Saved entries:

Background: an optimization exercise with open tools, aiming at small area. Do not read the settings as production practice.
No functional check of the RTL was part of any run shown here.

## flow/design.v (module list and top-level ports; edited modules follow where they fit)
// module conv1_weight_regs: 18 lines
// module conv1_line_buffer: 45 lines
// module conv1_filter_array: 3332 lines
// module conv1_sum_rows: 33 lines
// module conv1_fa: 10 lines
// module conv1_max_pool: 62 lines
// module conv1_top: 69 lines
module conv1_top (
    input  logic         clk_i,
    input  logic         reset_i,
    input  logic         pixel_valid_i,
    input  logic [7:0]   pixel_i,
    input  logic         sof_i,
    input  logic         wght_we_i,
    input  logic [4:0]   wght_addr_i,
    input  logic [7:0]   wght_data_i,
    output logic         pool_valid_o,
    output logic [39:0]  pool_data_o
);
  // ...
==> flow/run.sh <==
#!/bin/bash
# synth_recipe.tcl (not shown) runs the flow's synth.tcl, then flattens the netlist and writes it again
# the make line also repeats each setting of config.mk as NAME=value (left out here)
make -C /OpenROAD-flow-scripts/flow DESIGN_CONFIG=/design/flow/config.mk WORK_HOME=/design/flow/orfs CLKGATE_MAP_FILE= SYNTH_SCRIPT=/design/flow/synth_recipe.tcl finish
==> flow/config.mk <==
export PLATFORM = sky130hd
export DESIGN_NAME = conv1_top
export DESIGN_NICKNAME = conv1_top
export VERILOG_FILES = /design/flow/design.v
export SDC_FILE = /design/flow/constraint.sdc
export NUM_CORES = 4
export LEC_CHECK = 0
export CAP_MARGIN = 20
export CORE_MARGIN = 2
export CORE_UTILIZATION = 40
export SLEW_MARGIN = 20
export SYNTH_HIERARCHICAL = 1
export SYNTH_MINIMUM_KEEP_SIZE = 0
==> flow/constraint.sdc <==
create_clock -name core_clock -period 6.5 [get_ports {clk_i}]
set_input_delay 1.3000 -clock core_clock [delete_from_list [all_inputs] [get_ports {clk_i}]]
set_output_delay 1.3000 -clock core_clock [all_outputs]
set_load 0.01 [all_outputs]
==> flow_summary.yaml, run 1 <==
final_layout:
  syn2layout_area_growth_pct: 6.55
  design_area_mm2: 0.0491
  buf_share_pct: 2.92
  multi_input_gates: 2690
die:
  rows: 124
  coreArea_mm2: 0.114
sta:
  setup_ws_ns: 0.808
  period_minus_slack_ns: 5.69
  setup_tns_ns: 0
  whs_ns: 0.329
routing:
  antenna_left: 0
  wl_met3_um: 19200
critical_path:
  worst-path-buf-inv: 1
  reg2reg_to: "conv1_filter_array_inst.sum_a_o[14]"
  rrSetupSlack_ns: 0.81
worst_hold_path:
  hold_path_end: "conv1_filter_array_inst.sum_codd_o"
status:
  status: "finished clean"
placed_design:
  post-place-cells: 5004
run:
  drv_cap: 0
clock_network:
  clk_pin_slew_ns: 0.07
  clk_latency_ns: 0.65
From an optimization exercise on the open Yosys and OpenROAD flow, aimed at a short achievable clock period, few clock cycles and low power; shortcuts taken in it are not production practice. Where RTL was checked, it was by simulation tests only, not by an equivalence proof against the original.

## mac_vector_engine
module mac_vector_engine (
  input logic clk,
  input logic reset_n,
  input logic start,
  input logic clear,
  input logic [9:0] vec_len,
  input logic signed [47:0] bias,
  input logic in_valid,
  input logic [35:0] in_a,
  input logic [35:0] in_b,
  input logic out_ready,
  output logic busy,
  output logic in_ready,
  output logic out_valid,
  output logic signed [17:0] out_data,
  output logic signed [47:0] out_acc,
  output logic acc_overflow
);
For scale: about 3000 cells after synthesis, about 520 flip-flops, ~210 I/O pins, about 32000 um^2 of cells after synthesis.
Settings: LEC_CHECK=0, ABC_CLOCK_PERIOD_IN_PS=2900, CAP_MARGIN=20, CORE_MARGIN=2, CORE_UTILIZATION=60, CTS_BUF_LIST=sky130_fd_sc_hd__clkbuf_16, CTS_CLUSTER_DIAMETER=70, CTS_CLUSTER_SIZE=40, SETUP_SLACK_MARGIN=4.2, SLEW_MARGIN=20; clock period 7.0 ns.
run.sh (not shown) runs the stock make flow with config.mk's settings and CLKGATE_MAP_FILE= SYNTH_SCRIPT=/design/flow/synth_recipe.tcl, a recipe that flattens the netlist after the stock synthesis.
The first run went through all stages and came out clean.
What follows belongs to an exercise in optimizing a design on an open flow for small area, a short achievable clock period and few clock cycles per item; a production flow would make more cautious choices. Only simulation tests tie the RTL to the original design; equivalence was not proved.

== v44 ==
## quad_disc_root
module quad_disc_root #(
   parameter int W_IN   = quad_pkg::W_IN_DEF,
   parameter int W_DISC = 2*W_IN + 2,
   parameter int W_ROOT = W_IN + 1
) (
   input  logic                     CLK,
   input  logic                     RST,
   input  logic                     START,
   input  logic signed [W_IN-1:0]   A,
   input  logic signed [W_IN-1:0]   B,
   input  logic signed [W_IN-1:0]   C,
   output logic                     BUSY,
   output logic                     DONE,
   output logic signed [W_DISC-1:0] DISC,
   output logic        [W_ROOT-1:0] SQRT,
   output logic                     EXACT,
   output logic        [1:0]        ST
);
For scale: about 640 flip-flops, ~110 I/O pins.
clock: 13.5 ns
lec_check: 0
cap_margin: 20
core_margin: 2
core_utilization: 60
cts_cluster_diameter: 100
cts_cluster_size: 20
slew_margin: 20
standard.sh (not shown) runs the stock make flow with config.mk's settings and CLKGATE_MAP_FILE= SYNTH_SCRIPT=/design/flow/synth_recipe.tcl, a recipe that flattens the netlist after the stock synthesis.
==> flow/flow/run.sh <==
#!/bin/bash
# Layout: the standard flow (standard.sh: ORFS synthesis through finish)
# with two changes: the buffers that ORFS puts on every input and output port
# are sky130_fd_sc_hd__buf_2 instead of the delay cell buffer_ports picks by
# default, and the timing repair after clock-tree synthesis and global routing
# aims for a setup slack margin, so it sizes the critical paths.
set -o pipefail
export BUFFER_PORTS_ARGS="-buffer_cell sky130_fd_sc_hd__buf_2"
export SETUP_SLACK_MARGIN=9.8
bash standard.sh > standard.log 2>&1
v44: flow completed, timing, DRC and antenna clean
Testbench counts of v44, summed over its fixed seeds: cycles 2,488, items 2,400.
## Diff of input files: v26 against v44
Settings: CTS_CLUSTER_SIZE changed from 20 to 25.
--- a/flow/flow/run.sh
+++ b/flow/flow/run.sh
@@ -8,3 +8,3 @@
 export BUFFER_PORTS_ARGS="-buffer_cell sky130_fd_sc_hd__buf_2"
-export SETUP_SLACK_MARGIN=9.8
+export SETUP_SLACK_MARGIN=9.9
 bash standard.sh > standard.log 2>&1
## What came out
Of v44 and v26, the run reporting the lower per-cell routed wire length was v26. Slowest cell on the critical path: sky130_fd_sc_hd__dfxtp_2 -> v44, sky130_fd_sc_hd__dfxtp_4 -> v26. Against v44, v26 reports a core utilization that is lower. Of v44 and v26, the run reporting the lower number of clock buffer instances in the layout was v26.
--- input diff v26..v13 ---
Settings: swapping 100 for 50 in CTS_CLUSTER_DIAMETER; swapping 25 for 45 in CTS_CLUSTER_SIZE.
--- a/flow/flow/run.sh
+++ b/flow/flow/run.sh
@@ -8,3 +8,3 @@
 export BUFFER_PORTS_ARGS="-buffer_cell sky130_fd_sc_hd__buf_2"
-export SETUP_SLACK_MARGIN=9.9
+export SETUP_SLACK_MARGIN=9.8
 bash standard.sh > standard.log 2>&1
[summary]
- The flow did not stop early for v13: all stages ran, and the layout cleared the timing, DRC and antenna checks.
- v13 ended up with more standard cells than v26.
- Going from v26 to v13, the clock skew was found to have gone up by 0.011 ns.
- Note that the count of non-CTS buffers in the layout recorded for v26 amounts to 0.939 times the value seen in v13.
- Between v26 and v13, the register-to-register slack is lower for v13.
- v13 leaves less setup margin than v26.
- Re pin count of the biggest net entering global routing: no difference whatsoever between v26 and v13.
- When the final numbers for v26 and v13 were put side by side, the relative area change from synthesis to final layout turned out to be smaller in v26.
## Diff of input files: v38 against v13
Settings: CTS_CLUSTER_DIAMETER now 100, was 50; CTS_CLUSTER_SIZE now 25, was 45.
### Flow results
- The final layout from v38, which completed every stage, passed the timing, DRC and antenna checks at the end of the flow.
- Delta (v38 minus v13): largest incremental delay on the critical path closely matched the old numbers; arrival time of data at the critical path endpoint decreased by 0.06 ns relative to the old numbers.

* * *

quad_disc_root, a different RTL version from the one above (not shown whole).
For scale: roughly 3900 cells after synthesis, roughly 650 flip-flops, about 110 I/O pins, ~0.034 mm^2 of cells after synthesis.
==> flow/config.mk <==
export PLATFORM = sky130hd
export DESIGN_NAME = quad_disc_root
export DESIGN_NICKNAME = quad_disc_root
export VERILOG_FILES = /design/flow/design.v
export SDC_FILE = /design/flow/constraint.sdc
export NUM_CORES = 4
export LEC_CHECK = 0
export ABC_AREA = 1
export CAP_MARGIN = 20
export CORE_MARGIN = 2
export CORE_UTILIZATION = 60
export CTS_CLUSTER_DIAMETER = 100
export CTS_CLUSTER_SIZE = 25
export SLEW_MARGIN = 20
==> flow/constraint.sdc <==
create_clock -name core_clock -period 13.5 [get_ports {CLK}]
set_input_delay 2.7000 -clock core_clock [delete_from_list [all_inputs] [get_ports {CLK}]]
set_output_delay 2.7000 -clock core_clock [all_outputs]
set_load 0.01 [all_outputs]
run.sh (not shown) runs the stock make flow with config.mk's settings and CLKGATE_MAP_FILE= SYNTH_SCRIPT=/design/flow/synth_recipe.tcl, a recipe that flattens the netlist after the stock synthesis.
Stock flow here: none of the scripts above is used.
The baseline finished with timing, DRC and antenna clean.
Testbench counts at the start, summed over its fixed seeds: cycles 2,488, items 2,400.
Edit:
==> flow/flow/run.sh (new file) <==
#!/bin/bash
# Layout: the standard flow (standard.sh: ORFS synthesis through finish)
# with two changes: the buffers that ORFS puts on every input and output port
# are sky130_fd_sc_hd__buf_2 instead of the delay cell buffer_ports picks by
# default, and the timing repair after clock-tree synthesis and global routing
# aims for a setup slack margin, so it sizes the critical paths.
set -o pipefail
export BUFFER_PORTS_ARGS="-buffer_cell sky130_fd_sc_hd__buf_2"
export SETUP_SLACK_MARGIN=9.8
bash standard.sh > standard.log 2>&1
==> flow/standard.sh (new file) <==
#!/bin/bash
# synth_recipe.tcl (not shown) runs the flow's synth.tcl, then flattens the netlist and writes it again
# the make line also repeats each setting of config.mk as NAME=value (left out here)
make -C /OpenROAD-flow-scripts/flow DESIGN_CONFIG=/design/flow/config.mk WORK_HOME=/design/flow/orfs CLKGATE_MAP_FILE= SYNTH_SCRIPT=/design/flow/synth_recipe.tcl "${@:-finish}"
- CTS_CLUSTER_DIAMETER: 100 -> 120
- CTS_CLUSTER_SIZE: 25 -> 30
removed: flow/run.sh
Outcome: The new run completed with no timing, DRC or antenna violations. Clock skew goes up by 0.011 ns. Setup slack improves by 0.70 ns. Wire length increases by about 3.4%. Cell area grows by about 2.7%. Cell count rose by 2.0%. Fmax climbs by 18%.
This design comes from an exercise in tuning for small area, a short achievable clock period and few clock cycles per item on the open sky130 flow, not from production work.
Only simulation tests tie the RTL to the original design; equivalence was not proved.
Power and IR drop assume default switching activity.

==> flow/design.v <==
`timescale 1ns / 1ps
package zmrp_pkg;
  localparam int KEY_BITS = 64;
  localparam int KEY_W    = 64;
  localparam int PAGE_W   = 32;
  localparam int RCNT_W   = 32;
  localparam int PSUM_W   = 48;
  localparam int REASON_W = 3;
  localparam int DATA_W    = 64;
  localparam int ADDR_W    = 6;
  localparam int REG_IDX_W = 3;
  localparam int QUEUE_DEPTH = 2;
  localparam int QPTR_W      = $clog2(QUEUE_DEPTH);
  localparam int QCNT_W      = $clog2(QUEUE_DEPTH + 1);
  localparam logic [REASON_W-1:0] REASON_PRUNED       = 3'd0;
  localparam logic [REASON_W-1:0] REASON_NO_VERSION   = 3'd1;
  localparam logic [REASON_W-1:0] REASON_NO_SECURITY  = 3'd2;
  localparam logic [REASON_W-1:0] REASON_META_MISSING = 3'd3;
  localparam logic [REASON_W-1:0] REASON_STALE        = 3'd4;
  localparam logic [REASON_W-1:0] REASON_INCOMPATIBLE = 3'd5;
  localparam logic [REASON_W-1:0] REASON_NO_BOUNDS    = 3'd6;
  localparam logic [REASON_W-1:0] REASON_NO_PROOF     = 3'd7;
  localparam logic [REG_IDX_W-1:0] REG_LOWER_KEY    = 3'd0;
  localparam logic [REG_IDX_W-1:0] REG_UPPER_KEY    = 3'd1;
  localparam logic [REG_IDX_W-1:0] REG_LOWER_EN     = 3'd2;
  localparam logic [REG_IDX_W-1:0] REG_UPPER_EN     = 3'd3;
  localparam logic [REG_IDX_W-1:0] REG_LOWER_INCL   = 3'd4;
  localparam logic [REG_IDX_W-1:0] REG_UPPER_INCL   = 3'd5;
  localparam logic [REG_IDX_W-1:0] REG_VERSION_PLAN = 3'd6;
  localparam logic [REG_IDX_W-1:0] REG_SECURE_PLAN  = 3'd7;
  typedef struct packed {
    logic [KEY_W-1:0] lower_bound_key;
    logic [KEY_W-1:0] upper_bound_key;
    logic             lower_enable;
    logic             upper_enable;
    logic             lower_incl;
    logic             upper_incl;
    logic             version_recheck_planned;
    logic             security_recheck_planned;
  } cfg_t;
  typedef struct packed {
    logic                below;           
    logic                above;           
    logic [REASON_W-1:0] meta_code;       
    logic                type_conflict;
    logic [PAGE_W-1:0]   page_span;
  } cls_t;
endpackage
Context: an optimization exercise on an open-source flow, tuned for small area and a short achievable clock period. The choices shown serve that exercise and are no tape-out recipe. At most, simulation tests tie the RTL to the original design; equivalence was not proved. Power and IR drop assume default switching activity.

==> fjord: inputs <==
==> flow/design.v <==
package pipe_trace_pkg;
    localparam logic [1:0] ST_IDLE_ENC      = 2'd0;
    localparam logic [1:0] ST_ARMED_ENC     = 2'd1;
    localparam logic [1:0] ST_TRIGGERED_ENC = 2'd2;
    localparam logic [1:0] ST_DONE_ENC      = 2'd3;
    typedef enum logic [1:0] {
        ST_IDLE      = ST_IDLE_ENC,
        ST_ARMED     = ST_ARMED_ENC,
        ST_TRIGGERED = ST_TRIGGERED_ENC,
        ST_DONE      = ST_DONE_ENC
    } pipe_trace_state_e;
endpackage
module trace_ram #(
    parameter int DEPTH  = 16,
    parameter int W      = 160,
    parameter int NSEL   = 12,
    parameter int SEL_LO = 3
) (
    input  logic              clk,
    input  logic              shift_i,
    input  logic [W-1:0]      wdata_i,
    input  logic [NSEL-1:0]   sel_i,
    output logic [W-1:0]      rdata_o
);
    logic [DEPTH-1:0][W-1:0] rows_q;
    logic [W-1:0]            out_q, out_d;
    localparam int NGRP = (NSEL + 2) / 3;
    logic [NGRP-1:0][W-1:0] grp;
    always_comb begin
        for (int g = 0; g < NGRP; g++) begin
            grp[g] = '0;
            for (int j = 0; j < 3; j++) begin
                if (3*g + j < NSEL) begin
                    grp[g] = grp[g] | ({W{sel_i[3*g+j]}} & rows_q[SEL_LO+3*g+j]);
                end
            end
        end
        out_d = {W{~shift_i}} & out_q;
        for (int g = 0; g < NGRP; g++) begin
            out_d = out_d | ({W{shift_i}} & grp[g]);
        end
    end
    always_ff @(posedge clk) begin
        if (shift_i) begin
            rows_q <= {rows_q[DEPTH-2:0], wdata_i};
        end
    end
    always_ff @(posedge clk) begin
        out_q <= out_d;
    end
    assign rdata_o = out_q;
endmodule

What to do. Lines from the one with "if (3*g + j < NSEL) begin" through the last line above must be printed exactly; no other line is to appear.

Answer section.
                if (3*g + j < NSEL) begin
                    grp[g] = grp[g] | ({W{sel_i[3*g+j]}} & rows_q[SEL_LO+3*g+j]);
                end
            end
        end
        out_d = {W{~shift_i}} & out_q;
        for (int g = 0; g < NGRP; g++) begin
            out_d = out_d | ({W{shift_i}} & grp[g]);
        end
    end
    always_ff @(posedge clk) begin
        if (shift_i) begin
            rows_q <= {rows_q[DEPTH-2:0], wdata_i};
        end
    end
    always_ff @(posedge clk) begin
        out_q <= out_d;
    end
    assign rdata_o = out_q;
endmodule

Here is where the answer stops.